Changes in the air: variations in atmospheric oxygen have affected evolution in big ways

Science News, Dec 17, 2005 by Sid Perkins

As any camper who's blown on a flickering ember can tell you, a campfire needs a steady source of air to stay alight. Without enough oxygen, the chemical reactions that release the energy stored in firewood falter and fail. When oxygen is plentiful, the release of energy proceeds apace. The same principles apply to metabolic processes: All animals require oxygen to extract energy from their food and to fuel their activity.

It's no surprise, then, that during geologic periods when atmospheric oxygen concentrations have been high, biological innovation has blazed brightly. At such times, insects grew to gargantuan proportions, reptiles took to the air, and the forerunners of mammals developed a warm-blooded metabolism. When oxygen concentrations fell precipitously, biodiversity was smothered. Some of the planet's mass extinctions occurred during or after geologically sudden drops in atmospheric oxygen.

Earth's atmosphere had little if any oxygen until about 2.5 billion years ago (SN: 1/24/04, p. 61), after organisms began using chlorophyll to convert sunlight into useful energy. Because this reaction releases oxygen, the gas slowly became more plentiful in the atmosphere. The conversion of vegetation into coal and the burial of plant matter also puts oxygen into the atmosphere.

These boosts have been tempered by geological processes that remove oxygen from the air. Widespread episodes of mountain building were inevitably followed by extended periods of erosion and chemical breakdown of the newly exposed rocks, a process that consumes oxygen.

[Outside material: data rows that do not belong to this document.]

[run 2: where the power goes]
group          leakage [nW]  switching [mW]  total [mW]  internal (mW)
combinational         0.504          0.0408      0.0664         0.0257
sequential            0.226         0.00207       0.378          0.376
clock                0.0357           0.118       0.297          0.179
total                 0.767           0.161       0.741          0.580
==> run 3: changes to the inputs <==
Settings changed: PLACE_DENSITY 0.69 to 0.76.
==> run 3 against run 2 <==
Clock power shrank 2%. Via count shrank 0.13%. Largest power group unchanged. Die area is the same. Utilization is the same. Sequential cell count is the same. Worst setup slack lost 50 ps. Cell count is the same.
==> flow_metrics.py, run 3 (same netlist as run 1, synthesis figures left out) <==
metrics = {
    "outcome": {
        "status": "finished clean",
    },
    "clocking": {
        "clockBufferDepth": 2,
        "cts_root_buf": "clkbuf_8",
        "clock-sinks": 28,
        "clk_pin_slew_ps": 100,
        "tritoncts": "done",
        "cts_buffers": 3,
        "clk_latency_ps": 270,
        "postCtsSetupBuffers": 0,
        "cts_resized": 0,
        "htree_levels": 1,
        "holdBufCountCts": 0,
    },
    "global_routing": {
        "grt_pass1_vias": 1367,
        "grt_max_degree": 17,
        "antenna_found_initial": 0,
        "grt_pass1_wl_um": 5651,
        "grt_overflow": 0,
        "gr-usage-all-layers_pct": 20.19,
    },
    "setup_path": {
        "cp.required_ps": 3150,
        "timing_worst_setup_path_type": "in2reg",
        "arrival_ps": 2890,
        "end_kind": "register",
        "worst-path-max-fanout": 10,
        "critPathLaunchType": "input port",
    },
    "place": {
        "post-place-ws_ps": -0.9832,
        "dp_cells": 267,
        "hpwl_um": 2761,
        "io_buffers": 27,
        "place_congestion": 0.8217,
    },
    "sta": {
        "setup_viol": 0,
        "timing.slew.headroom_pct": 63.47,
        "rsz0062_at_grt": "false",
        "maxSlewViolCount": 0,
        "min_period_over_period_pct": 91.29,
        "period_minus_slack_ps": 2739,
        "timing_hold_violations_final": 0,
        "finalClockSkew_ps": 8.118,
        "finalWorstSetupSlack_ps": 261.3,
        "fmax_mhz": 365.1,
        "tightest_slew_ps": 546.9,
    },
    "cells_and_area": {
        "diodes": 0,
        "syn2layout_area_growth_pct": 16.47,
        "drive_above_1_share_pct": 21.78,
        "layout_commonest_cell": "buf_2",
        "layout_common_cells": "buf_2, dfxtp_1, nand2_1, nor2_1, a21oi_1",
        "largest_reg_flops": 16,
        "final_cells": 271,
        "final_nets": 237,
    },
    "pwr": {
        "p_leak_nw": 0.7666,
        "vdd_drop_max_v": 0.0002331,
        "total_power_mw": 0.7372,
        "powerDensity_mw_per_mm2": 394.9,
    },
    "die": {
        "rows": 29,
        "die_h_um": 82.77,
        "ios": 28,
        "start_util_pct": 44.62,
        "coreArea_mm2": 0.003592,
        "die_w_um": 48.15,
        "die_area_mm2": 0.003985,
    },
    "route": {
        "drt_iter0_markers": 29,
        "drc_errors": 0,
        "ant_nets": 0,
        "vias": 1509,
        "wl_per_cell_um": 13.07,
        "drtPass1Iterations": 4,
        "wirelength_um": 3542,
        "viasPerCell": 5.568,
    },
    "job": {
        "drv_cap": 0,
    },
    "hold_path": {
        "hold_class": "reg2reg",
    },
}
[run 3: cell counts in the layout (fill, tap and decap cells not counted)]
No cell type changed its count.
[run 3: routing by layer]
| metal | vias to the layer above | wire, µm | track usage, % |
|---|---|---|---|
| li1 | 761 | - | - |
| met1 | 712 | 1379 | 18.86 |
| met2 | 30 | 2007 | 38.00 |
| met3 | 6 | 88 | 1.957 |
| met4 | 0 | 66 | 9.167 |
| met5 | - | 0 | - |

Atmospheric oxygen concentrations have risen and fallen--sometimes gradually and sometimes rapidly--at various times. To investigate how these changing concentrations have affected the world's biota, scientists have most often looked to the fossil record. Now, lab experiments are fleshing out the ways in which animals respond to changes in oxygen abundance.

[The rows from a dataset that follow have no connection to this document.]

--- src/rtl/sram_bloom_aging_pkg.sv ---
// Shared definitions for the Bloom filter counter aging sweep: FSM state encoding
// and the per-lane logical right shift also used by the Bloom filter update path.
package sram_bloom_aging_pkg;

  typedef enum logic [1:0] {
    IDLE,
    RD,
    RDW,
    WR
  } aging_state_e;

  // Widest SRAM word the shift helper supports; callers zero-extend into it.
  localparam int unsigned LANE_SHIFT_MAX_W = 128;
  localparam int unsigned LANE_SHIFT_IDX_W = $clog2(LANE_SHIFT_MAX_W);

  // Each lane of data_w/lane_w lanes is shifted right by shift with zero fill;
  // bits never cross a lane boundary.
  function automatic logic [LANE_SHIFT_MAX_W-1:0] lane_shift(
    input logic [LANE_SHIFT_MAX_W-1:0] data,
    input int unsigned                 data_w,
    input int unsigned                 lane_w,
    input int unsigned                 shift
  );
    logic [LANE_SHIFT_MAX_W-1:0] res;
    res = '0;
    for (int unsigned i = 0; i < data_w; i++) begin
      if ((i % lane_w) + shift < lane_w) begin
        res[i[LANE_SHIFT_IDX_W-1:0]] = data[LANE_SHIFT_IDX_W'(i + shift)];
      end
    end
    return res;
  endfunction

endpackage

--- src/rtl/sram_bloom_aging_timer.sv ---
// Sweep trigger: free-running period down-counter plus a single-bit pending latch
// that merges timer and software triggers.
module aging_timer #(
  parameter int unsigned PERIOD = 1 << 20
) (
  input  logic clk,
  input  logic reset,
  input  logic start,
  input  logic clear,
  output logic pending
);

  localparam int unsigned TW = $clog2(PERIOD);

  logic [TW-1:0] timer_q, timer_d;
  logic          pending_q, pending_d;
  logic          fire;

  // A trigger arriving in the same cycle as clear is kept as the next queued sweep.
  always_comb begin
    fire      = (timer_q == '0);
    timer_d   = fire ? TW'(PERIOD - 1) : timer_q - TW'(1);
    pending_d = (pending_q & ~clear) | fire | start;
  end

  always_ff @(posedge clk) begin
    if (reset) begin
      timer_q   <= TW'(PERIOD - 1);
      pending_q <= 1'b0;
    end else begin
      timer_q   <= timer_d;
      pending_q <= pending_d;
    end
  end

  assign pending = pending_q;

endmodule

--- src/rtl/sram_bloom_aging.sv ---
// Periodic read-modify-write sweep that ages Bloom filter counters in SRAM.
// Optional SRAM_AGING_SKIP_ZERO_EN: all-zero words are not written back.
module sram_bloom_aging
  import sram_bloom_aging_pkg::*;
#(
  parameter int unsigned SRAM_ADDR_WIDTH = 19,
  parameter int unsigned SRAM_DATA_WIDTH = 36,
  parameter int unsigned LANE_WIDTH      = 9,
  parameter int unsigned SHIFT           = 1,
  parameter int unsigned BASE_ADDR       = 0,
  parameter int unsigned NUM_WORDS       = 1024,
  parameter int unsigned PERIOD          = 1 << 20
) (
  input  logic                       clk,
  input  logic                       reset,
  input  logic                       enable,
  input  logic                       start,
  output logic                       rd_req,
  output logic [SRAM_ADDR_WIDTH-1:0] rd_addr,
  input  logic                       rd_ack,
  input  logic                       rd_vld,
  input  logic [SRAM_DATA_WIDTH-1:0] rd_data,
  output logic                       wr_req,
  output logic [SRAM_ADDR_WIDTH-1:0] wr_addr,
  output logic [SRAM_DATA_WIDTH-1:0] wr_data,
  input  logic                       wr_ack,
  output logic                       busy,
  output logic                       sweep_done
);

  localparam int unsigned AW = SRAM_ADDR_WIDTH;
  localparam int unsigned DW = SRAM_DATA_WIDTH;
  localparam int unsigned CW = $clog2(NUM_WORDS + 1);

  aging_state_e            state_q, state_d;
  logic [AW-1:0]           addr_q, addr_d;
  logic [CW-1:0]           cnt_q, cnt_d;
  logic [DW-1:0]           data_q, data_d;
  logic                    done_q, done_d;
  logic                    pending;
  logic                    clear_pending;
  logic                    last_word;
  logic                    word_done;
  logic [LANE_SHIFT_MAX_W-1:0] shifted;

  aging_timer #(
    .PERIOD(PERIOD)
  ) u_timer (
    .clk    (clk),
    .reset  (reset),
    .start  (start),
    .clear  (clear_pending),
    .pending(pending)
  );

  if (DW < LANE_SHIFT_MAX_W) begin : g_shift_hi
    logic unused_shift_hi;
    assign unused_shift_hi = ^shifted[LANE_SHIFT_MAX_W-1:DW];
  end

  always_comb begin
    state_d       = state_q;
    addr_d        = addr_q;
    cnt_d         = cnt_q;
    data_d        = data_q;
    done_d        = 1'b0;
    clear_pending = 1'b0;
    word_done     = 1'b0;
    rd_req        = 1'b0;
    wr_req        = 1'b0;
    last_word     = (cnt_q == CW'(NUM_WORDS - 1));
    shifted       = lane_shift(LANE_SHIFT_MAX_W'(rd_data), DW, LANE_WIDTH, SHIFT);

    case (state_q)
      IDLE: begin
        if (pending && enable) begin
          clear_pending = 1'b1;
          addr_d        = AW'(BASE_ADDR);
          cnt_d         = '0;
          state_d       = RD;
        end
      end
      RD: begin
        // Request drops in the grant cycle so the arbiter never grants twice.
        rd_req = ~rd_ack;
        if (rd_ack) state_d = RDW;
      end
      RDW: begin
        if (rd_vld) begin
          data_d  = shifted[DW-1:0];
          state_d = WR;
`ifdef SRAM_AGING_SKIP_ZERO_EN
          if (rd_data == '0) word_done = 1'b1;
`endif
        end
      end
      WR: begin
        wr_req = ~wr_ack;
        if (wr_ack) word_done = 1'b1;
      end
      default: state_d = IDLE;
    endcase

    if (word_done) begin
      if (last_word) begin
        done_d  = 1'b1;
        state_d = IDLE;
      end else begin
        addr_d  = addr_q + AW'(1);
        cnt_d   = cnt_q + CW'(1);
        state_d = RD;
      end
    end
  end

  always_ff @(posedge clk) begin
    if (reset) begin
      state_q <= IDLE;
      addr_q  <= '0;
      cnt_q   <= '0;
      data_q  <= '0;
      done_q  <= 1'b0;
    end else begin
      state_q <= state_d;
      addr_q  <= addr_d;
      cnt_q   <= cnt_d;
      data_q  <= data_d;
      done_q  <= done_d;
    end
  end

  assign rd_addr    = addr_q;
  assign wr_addr    = addr_q;
  assign wr_data    = data_q;
  assign busy       = (state_q != IDLE);
  assign sweep_done = done_q;

endmodule
--- config.mk ---
export PLATFORM = sky130hd
export DESIGN_NAME = sram_bloom_aging
export DESIGN_NICKNAME = d
export VERILOG_FILES = /design/src/rtl/sram_bloom_aging_pkg.sv /design/src/rtl/sram_bloom_aging_timer.sv /design/src/rtl/sram_bloom_aging.sv
export SDC_FILE = /design/constraint.sdc
export NUM_CORES = 1
export LEC_CHECK = 0
export ABC_AREA = 1
export CORE_ASPECT_RATIO = 1.25
export CORE_UTILIZATION = 48
export CTS_CLUSTER_DIAMETER = 80
export CTS_CLUSTER_SIZE = 28
export DETAILED_ROUTE_END_ITERATION = 16
export PLACE_DENSITY = 0.82
export SYNTH_ARGS = -nofsm -noshare
export SYNTH_HDL_FRONTEND = slang
export SYNTH_HIERARCHICAL = 1
export SYNTH_SLANG_ARGS = --single-unit
--- constraint.sdc ---
create_clock -name clk -period 1.7 [get_ports clk]
set_input_delay 0.34 -clock clk [delete_from_list [all_inputs] [get_ports clk]]
set_output_delay 0.34 -clock clk [all_outputs]
set_load 0.005 [all_outputs]
==> flow_metrics.tcl <==
set metrics [dict create \
    synth_top_area_share_pct 39.7 \
    grt_pass1_wl_um 17000 \
    drt_iter0_drc 242 \
    min_period_ps 1650 \
    slowest_stage "clkdlybuf4s50_1" \
    synth_edf_count 0 \
    start_kind "flip-flop" \
    cts-root-buf "clkbuf_8" \
    postLayoutCellArea_sq_mm 0.00588 \
    antenna_cells 0 \
    hp-class "reg2reg" \
    whs_path_depth 1 \
    critPathCaptureType "primary output" \
    reg2reg_depth 10 \
    rows 38 \
    critical-path-top-delay-family "buffers and inverters" \
    power_mw 5.15 \
    ios 121 \
    grt-ovfl-total 0 \
    totalWireLength_um 10300 \
    finalCritPeriodShare_pct 96.9 \
    crit-reg2reg-launch "cnt_q[1]" \
    final_antenna_net_count 0 \
    yosysMostFrequentCell "nor2_1" \
    synth.distinct_cells 37 \
    p_per_area_mw_per_mm2 875 \
    vias 4209 \
    nets 773 \
    place_hpwl_um 7670 \
    fp.coreArea_sq_mm 0.00875 \
    reg2reg_to "cnt_q[5]" \
    io_buffer_count 112 \
    async_flop_share_pct 0 \
    max_freq_mhz 607 \
    synth_ff_type "dfxtp_1" \
    die-area_sq_mm 0.00943 \
    clock_sinks 86 \
    hold_ws_ps 411 \
    maxCapViolCount 0 \
    ys_seq_area_share_pct 39.7 \
    peakVddDrop_mv 0.849 \
    dp.cells 826 \
    antenna_found_initial 0 \
    setup_tns_ps 0 \
    cts_tree "done" \
    drive_gt1_share_pct 16.6 \
    initial_utilization_pct 49.6 \
    rrSetupSlack_ps 70 \
    cp.required_ps 1360 \
    synth_area_leaders "dfxtp_1, nor2_1, nand2_1" \
    rsz0062_at_grt "yes" \
    setup_violations 0 \
    syn_area_sq_mm 0.00434 \
    slowest_delay_ps 530 \
    vias_per_cell 4.98 \
    wire_per_inst_um 12.2 \
    skew_ps 5.04 \
    numCtsBuffers 9 \
    synth-seq-cells 86 \
    post-route-util_pct 67.2 \
    fill_cells 731 \
    gp_congestion 0.834 \
    drc 0 \
    hold_violations 0 \
    post-place-ws_ps -78.5 \
    path_class "reg2out" \
    critPathArrivalTime_ps 1310 \
    grt_pass1_vias 3897 \
    drt-pass1-iter-count 4 \
    netlist_instances 608 \
    clock_latency_ps 360 \
    p_leak_nw 2.34 \
    hold_end "u_timer/timer_q[0]" \
    fin_ws_ps 53.3 \
    cts.clk_slew.worst_paths_ps 80 \
    layout.cells.non_filler 845 \
    synth_warnings 6 \
    h-tree-depth 3 \
    slew_violations 0 \
    crit_chain "clkdlybuf4s50_1" \
    die_h_um 108 \
    cts_hold_buf 0 \
    grt_use_total_pct 22.7 \
    synth_area_per_cell_sq_um 7.14 \
    worst-path-buf-inv 1 \
    area_growth_pct 35.4 \
    grt_max_degree 33 \
    die_w_um 87.1 \
    status "complete, no violations" \
    cts_buffer_depth 2 \
    synth_common_cells "nor2_1, nand2_1, dfxtp_1" \
    synth_largest_area_cell "dfxtp_1" \
    cp_max_fo 6 \
    placed_area_sq_mm 0.00559 \
    min_from "u_timer/timer_q[0]" \
]
sequential cells by signal, summed over array words and instances (netlist names):
| register | flops |
|---|---|
| u_timer/pending | 1 |
| sweep_done | 1 |
| u_timer/timer_q | 20 |
| rd_addr | 19 |
| wr_data | 32 |
| cnt_q | 11 |
| state_q | 2 |
cell families (layout without fill, tap and decap cells):
logic type,count (synthesis),in the layout,synth area share [%]
compound gates,71,71,8.76
xor+xnor,7,7,1.41
fa+ha+maj,10,10,2.88
buf+inv,96,210,11.4
flops,86,86,39.7
other cells,1,4,0.0864
simple gates,337,337,35.8
timing repair:
| item | CTS | global route |
|---|---|---|
| gates cloned | 0 | 0 |
| buffers inserted | 1 | 2 |
| resized for setup | 13 | 29 |
| pin swaps | 1 | 2 |
| endpoints found under the setup margin | 5 | 51 |
cell usage in the layout (no fill, tap or decap), types with 3 or more instances in the layout:
master	count
nor2_1	133
clkdlybuf4s50_1	107
nand2_1	104
dfxtp_1	68
inv_1	51
o21ai_0	47
nand3_1	26
buf_4	18
dfxtp_2	17
nand2_2	14
a21oi_1	14
nand3_2	14
nor2_2	11
nor3_1	9
clkbuf_8	9
nand4_1	8
ha_1	8
buf_12	6
xnor2_1	5
inv_2	4
nor3b_1	4
conb_1	4
nand3b_1	4
or2_2	3
nor3_2	3
cell type report:
| class | instances | area, sq um | share of cell area (%) |
|---|---|---|---|
| clock buffer | 10 | 128 | 2.17 |
| clock inverter | 6 | 86.3 | 1.47 |
| inverter | 56 | 213 | 3.62 |
| multi-input combinational | 429 | 2170 | 36.9 |
| sequential | 86 | 1750 | 29.7 |
| tap | 120 | 150 | 2.55 |
| timing repair buffer | 138 | 1390 | 23.6 |
worst max-delay path by stage:
stage,from,end,slack [ps],depth (start not counted)
5_1_grt,cnt_q[1],rd_addr[5],-40,10
4_1_cts,rd_addr[17],rd_addr[17],0.9,1
3_5_place_dp,wr_ack,rd_addr[17],-80,9
3_3_place_gp,rd_ack,rd_req,-80,5
2_1_floorplan,state_q[0],cnt_q[7],230,8
6_report,rd_addr[7],wr_addr[7],50,1
layer usage:
layer | routed length [um] | global-route usage (%) | vias to the layer above
met5 | 0 | 0 | -
met4 | 212 | 11.1 | 0
met3 | 417 | 3.21 | 18
met2 | 5610 | 40.7 | 106
met1 | 4110 | 26.2 | 1952
li1 | - | - | 2133
power breakdown:
| group | switching (mW) | total [mW] | internal (mW) |
|---|---|---|---|
| clock | 0.730 | 1.56 | 0.825 |
| combinational | 0.621 | 1.30 | 0.680 |
| sequential | 0.103 | 2.29 | 2.19 |
| total | 1.45 | 5.15 | 3.69 |
(Power assumes the default switching activity.)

THE NEED TO BREATHE Imagine a world populated by meter-long millipedes, mayflies with the wingspans of today's robins, and dragonflies with wingspans rivaling those of hawks. This isn't science fiction--it's our world at the end of the Carboniferous period, about 300 million years ago. The atmospheric concentration of oxygen then probably was about 35 percent, an all-time high that far exceeds today's 21 percent figure.

The Carboniferous abundance of oxygen enabled insects and other arthropods, which get their oxygen via diffusion through holes in their exoskeleton, to grow to immense proportions, says Robert A. Berner, a geophysicist at Yale University. Models of insect physiology suggest that the higher atmospheric concentrations of oxygen, as well as the increased air pressure that resulted, would have increased the diffusion rate of oxygen into an insect's bloodstream as much as 67 percent.

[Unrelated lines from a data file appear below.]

## src/rtl/fwd_pkg.sv

```systemverilog
// Shared definitions for the operand-forwarding and hazard unit.
package fwd_pkg;

    localparam int REG_ADDR_W = 5;
    localparam int NUM_REGS   = 32;
    localparam logic [REG_ADDR_W-1:0] ZERO_REG = 5'd0;

    // Where a read port's operand comes from this cycle.
    typedef enum logic [2:0] {
        SRC_ZERO,
        SRC_STAGE,
        SRC_CPL,
        SRC_BYP,
        SRC_REGFILE,
        SRC_WAIT
    } src_e;

    function automatic logic is_zero_reg(input logic [REG_ADDR_W-1:0] addr);
        return addr == ZERO_REG;
    endfunction

endpackage

```

## src/rtl/fwd_port_sel.sv

```systemverilog
// Combinational priority resolution of one decode read port.
module fwd_port_sel
    import fwd_pkg::*;
#(
    parameter int XLEN           = 64,
    parameter int NUM_FWD_STAGES = 2
) (
    input  logic [REG_ADDR_W-1:0]                addr,
    input  logic [NUM_FWD_STAGES-1:0]            fwd_wen,
    input  logic [REG_ADDR_W*NUM_FWD_STAGES-1:0] fwd_addr,
    input  logic [XLEN*NUM_FWD_STAGES-1:0]       fwd_data,
    input  logic [NUM_FWD_STAGES-1:0]            fwd_rdy,
    input  logic                                 cpl_valid,
    input  logic [REG_ADDR_W-1:0]                cpl_addr,
    input  logic [XLEN-1:0]                      cpl_data,
    input  logic                                 byp_vld,
    input  logic [REG_ADDR_W-1:0]                byp_addr,
    input  logic [XLEN-1:0]                      byp_data,
    input  logic [NUM_REGS-1:0]                  pending,
    output logic [XLEN-1:0]                      data,
    output logic                                 hit,
    output logic                                 valid
);

    src_e            src;
    logic            stage_match;
    logic            stage_rdy;
    logic [XLEN-1:0] stage_data;

    // Youngest matching stage wins; older stages are never consulted once one matches.
    always_comb begin
        stage_match = 1'b0;
        stage_rdy   = 1'b0;
        stage_data  = '0;
        for (int k = 0; k < NUM_FWD_STAGES; k++) begin
            if (!stage_match && fwd_wen[k] && (fwd_addr[k*REG_ADDR_W +: REG_ADDR_W] == addr)) begin
                stage_match = 1'b1;
                stage_rdy   = fwd_rdy[k];
                stage_data  = fwd_data[k*XLEN +: XLEN];
            end
        end
    end

    // Pick the operand source in priority order.
    always_comb begin
        if (is_zero_reg(addr))
            src = SRC_ZERO;
        else if (stage_match)
            src = stage_rdy ? SRC_STAGE : SRC_WAIT;
        else if (cpl_valid && (cpl_addr == addr))
            src = SRC_CPL;
        else if (byp_vld && (byp_addr == addr))
            src = SRC_BYP;
        else if (pending[addr])
            src = SRC_WAIT;
        else
            src = SRC_REGFILE;
    end

    // Translate the chosen source into data/hit/valid.
    always_comb begin
        data  = '0;
        hit   = 1'b0;
        valid = 1'b1;
        unique case (src)
            SRC_ZERO:    hit = 1'b1;
            SRC_STAGE: begin
                data = stage_data;
                hit  = 1'b1;
            end
            SRC_CPL: begin
                data = cpl_data;
                hit  = 1'b1;
            end
            SRC_BYP: begin
                data = byp_data;
                hit  = 1'b1;
            end
            SRC_WAIT:    valid = 1'b0;
            default:     valid = 1'b1;
        endcase
    end

endmodule

```

## src/rtl/fwd_scoreboard.sv

```systemverilog
// Operand-forwarding and hazard unit: per-port forwarding, pending scoreboard,
// one-cycle writeback bypass and saturating stall counter.
module fwd_scoreboard
    import fwd_pkg::*;
#(
    parameter int XLEN           = 64,
    parameter int NUM_RD_PORTS   = 2,
    parameter int NUM_FWD_STAGES = 2,
    parameter int CNT_W          = 32
) (
    input  logic                                 clk,
    input  logic                                 rst_n,
    input  logic [NUM_RD_PORTS-1:0]              rs_req_i,
    input  logic [REG_ADDR_W*NUM_RD_PORTS-1:0]   rs_addr_i,
    input  logic [NUM_FWD_STAGES-1:0]            fwd_rd_wen_i,
    input  logic [REG_ADDR_W*NUM_FWD_STAGES-1:0] fwd_rd_addr_i,
    input  logic [XLEN*NUM_FWD_STAGES-1:0]       fwd_rd_data_i,
    input  logic [NUM_FWD_STAGES-1:0]            fwd_rd_rdy_i,
    input  logic                                 iss_valid_i,
    input  logic                                 iss_long_i,
    input  logic [REG_ADDR_W-1:0]                iss_rd_addr_i,
    input  logic                                 cpl_valid_i,
    input  logic [REG_ADDR_W-1:0]                cpl_rd_addr_i,
    input  logic [XLEN-1:0]                      cpl_rd_data_i,
    input  logic                                 flush_i,
    output logic [XLEN*NUM_RD_PORTS-1:0]         rs_data_o,
    output logic [NUM_RD_PORTS-1:0]              rs_hit_o,
    output logic [NUM_RD_PORTS-1:0]              rs_valid_o,
    output logic                                 stall_o,
    output logic [NUM_REGS-1:0]                  pending_o,
    output logic [CNT_W-1:0]                     stall_cnt_o
);

    logic [NUM_REGS-1:0]   pending_p0;
    logic [NUM_REGS-1:0]   pending_nxt;
    logic                  byp_vld_p0;
    logic [REG_ADDR_W-1:0] byp_addr_p0;
    logic [XLEN-1:0]       byp_data_p0;
    logic [CNT_W-1:0]      stall_cnt_p0;

    logic iss_nz;
    logic waw_stall;
    logic iss_set;

    for (genvar p = 0; p < NUM_RD_PORTS; p++) begin : g_port
        fwd_port_sel #(
            .XLEN           (XLEN),
            .NUM_FWD_STAGES (NUM_FWD_STAGES)
        ) u_sel (
            .addr      (rs_addr_i[p*REG_ADDR_W +: REG_ADDR_W]),
            .fwd_wen   (fwd_rd_wen_i),
            .fwd_addr  (fwd_rd_addr_i),
            .fwd_data  (fwd_rd_data_i),
            .fwd_rdy   (fwd_rd_rdy_i),
            .cpl_valid (cpl_valid_i),
            .cpl_addr  (cpl_rd_addr_i),
            .cpl_data  (cpl_rd_data_i),
            .byp_vld   (byp_vld_p0),
            .byp_addr  (byp_addr_p0),
            .byp_data  (byp_data_p0),
            .pending   (pending_p0),
            .data      (rs_data_o[p*XLEN +: XLEN]),
            .hit       (rs_hit_o[p]),
            .valid     (rs_valid_o[p])
        );
    end

    assign iss_nz    = !is_zero_reg(iss_rd_addr_i);
    // A second long-latency write to a register still in flight must wait (WAW).
    assign waw_stall = iss_valid_i & iss_long_i & iss_nz & pending_p0[iss_rd_addr_i];
    assign stall_o   = (|(rs_req_i & ~rs_valid_o)) | waw_stall;
    assign iss_set   = iss_valid_i & iss_long_i & iss_nz & ~stall_o & ~flush_i;

    assign pending_o   = pending_p0;
    assign stall_cnt_o = stall_cnt_p0;

    // Next scoreboard: completion clears, issue sets (set wins), flush wipes all.
    always_comb begin
        pending_nxt = pending_p0;
        if (cpl_valid_i)
            pending_nxt[cpl_rd_addr_i] = 1'b0;
        if (iss_set)
            pending_nxt[iss_rd_addr_i] = 1'b1;
        if (flush_i)
            pending_nxt = '0;
        pending_nxt[ZERO_REG] = 1'b0;
    end

    // Scoreboard register.
    always_ff @(posedge clk or negedge rst_n) begin
        if (!rst_n)
            pending_p0 <= '0;
        else
            pending_p0 <= pending_nxt;
    end

    // Writeback bypass: each completion stays visible for exactly one more cycle
    // to cover the regfile write-to-read latency.
    always_ff @(posedge clk or negedge rst_n) begin
        if (!rst_n) begin
            byp_vld_p0  <= 1'b0;
            byp_addr_p0 <= '0;
            byp_data_p0 <= '0;
        end else begin
            byp_vld_p0  <= cpl_valid_i;
            byp_addr_p0 <= cpl_rd_addr_i;
            byp_data_p0 <= cpl_rd_data_i;
        end
    end

    // Saturating count of stalled cycles; survives flushes.
    always_ff @(posedge clk or negedge rst_n) begin
        if (!rst_n)
            stall_cnt_p0 <= '0;
        else if (stall_o && !(&stall_cnt_p0))
            stall_cnt_p0 <= stall_cnt_p0 + {{(CNT_W-1){1'b0}}, 1'b1};
    end

endmodule
```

The evolution of large-bodied arthropods occurred slowly but steadily as atmospheric oxygen gradually increased during the 60-million-year-long Carboniferous period. In laboratory experiments today, insects raised in oxygen-rich conditions can attain beefier proportions in just a few generations.

For example, fruit flies and mealworms raised in chambers for just one generation with twice the normal concentration of oxygen grew 3 percent larger bodies than those reared in standard conditions, says Jon F. Harrison of Arizona State University in Tempe. In other fruit fly-breeding experiments, low oxygen prevented the insects from becoming as large as other flies raised under normal or oxygen-rich conditions.

These findings, as well as evidence from the fossil record, suggest that the atmospheric concentration of oxygen tends to constrain the maximum size that an insect can attain, Harrison said in August at a Calgary, Alberta meeting of the Geological Society of America.

Experiments show that variations in oxygen abundance can also affect the development of reptiles, says John M. Vanden Brooks, avertebrate paleontologist at Yale University. Under normal conditions today, eggs of the American alligator (Alligator mississippiensis) hatch between 65 and 70 days after they're laid. In research that he reported at the meeting in Calgary, Vanden Brooks incubated alligator eggs in sealed, 20-liter aquaria in which he could control the oxygen concentration.

If the oxygen concentration was kept at 16 percent, embryonic development was delayed by almost a week. In experiments where the concentration was raised to 27 percent, development of the embryonic alligators was accelerated by almost a week.

At oxygen concentrations higher than 27 percent, mortality among the embryos was about twice that measured in eggs raised in a normal atmosphere, says Vanden Brooks. That higher death rate probably resulted from damage from oxidation of tissues.

Although the first reptiles evolved around 350 million years ago, and their descendants thus experienced oxygen concentrations above 27 percent, the first creatures resembling crocodiles appeared about 220 million years ago, when oxygen concentrations had dropped to about 16 percent.